# [Data section]
Source: an optimization exercise on an open RTL-to-GDS flow (aim: small area, a short achievable clock period and few clock cycles). Production flows keep margins and buffers that such runs may drop. Only simulation tests tie the RTL to the original design; equivalence was not proved. No activity file was given, so power comes from the tool's default toggle rates.

## island_engine
module island_engine (
    input  wire         clk,
    input  wire         rst,
    input  wire         start_valid,
    output reg          start_ready,
    input  wire [63:0]  node_valid,
    input  wire [63:0]  node_lit,
    input  wire [7:0]   min_lit,
    input  wire [6:0]   lit_min,
    input  wire [7:0]   persist,
    input  wire         rebase,
    input  wire         br_valid,
    output reg          br_ready,
    input  wire [5:0]   br_a,
    input  wire [5:0]   br_b,
    input  wire         br_conn,
    input  wire         br_last,
    output reg          done,
    output reg  [6:0]   count,
    output reg  [6:0]   nlit,
    output reg  [6:0]   nvalid,
    output reg  [15:0]  open_br,
    output reg          eval_valid,
    output reg  [1:0]   kind,
    output reg          island_local,
    output reg  [6:0]   base,
    output reg  [6:0]   ref_count,
    output wire [383:0] root,
    output wire [63:0]  counted
);
    localparam S_IDLE = 3'd0;    
    localparam S_BR   = 3'd1;    
    localparam S_BULK = 3'd2;    
    localparam S_CNT  = 3'd3;    
    localparam S_WAIT = 3'd4;    
    localparam S_POST = 3'd5;    
    reg [2:0] state;
    reg       init;              
    wire [383:0] lab;
    reg [63:0] t;
    reg [63:0] v;
    reg [63:0] l;
    reg [7:0]  min_lit_q;
    reg [6:0]  lit_min_q;
    reg [7:0]  persist_q;
  ...
Size: roughly 750 flip-flops, ~680 I/O pins, ~0.045 mm^2 of cells after synthesis.
==> flow/config.mk <==
export PLATFORM = sky130hd
export DESIGN_NAME = island_engine
export DESIGN_NICKNAME = island_engine
export VERILOG_FILES = /design/flow/design.v
export SDC_FILE = /design/flow/constraint.sdc
export NUM_CORES = 4
export LEC_CHECK = 0
export CAP_MARGIN = 20
export CORE_MARGIN = 2
export CORE_UTILIZATION = 40
export CTS_CLUSTER_DIAMETER = 80
export CTS_CLUSTER_SIZE = 25
export PLACE_DENSITY = 0.7
export SLEW_MARGIN = 20
==> flow/constraint.sdc <==
create_clock -name core_clock -period 10.0 [get_ports {clk}]
set_input_delay 2.0000 -clock core_clock [delete_from_list [all_inputs] [get_ports {clk}]]
set_output_delay 2.0000 -clock core_clock [all_outputs]
set_load 0.01 [all_outputs]
standard.sh (not shown) runs the stock make flow with config.mk's settings and CLKGATE_MAP_FILE= SYNTH_SCRIPT=/design/flow/synth_recipe.tcl, a recipe that flattens the netlist after the stock synthesis.
==> flow/flow/run.sh <==
#!/bin/bash
set -euo pipefail
export SETUP_SLACK_MARGIN=6.3
export BUFFER_PORTS_ARGS="-buffer_cell sky130_fd_sc_hd__buf_1"
bash standard.sh > standard_flow.log 2>&1
Testbench counts at the start, summed over its fixed seeds: cycles 19,605.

# [The problem]
Retype exactly the line with "export SETUP_SLACK_MARGIN=6.3" and each line after it until the records end, and include no other line.

# [Task result]
export SETUP_SLACK_MARGIN=6.3
export BUFFER_PORTS_ARGS="-buffer_cell sky130_fd_sc_hd__buf_1"
bash standard.sh > standard_flow.log 2>&1
Testbench counts at the start, summed over its fixed seeds: cycles 19,605.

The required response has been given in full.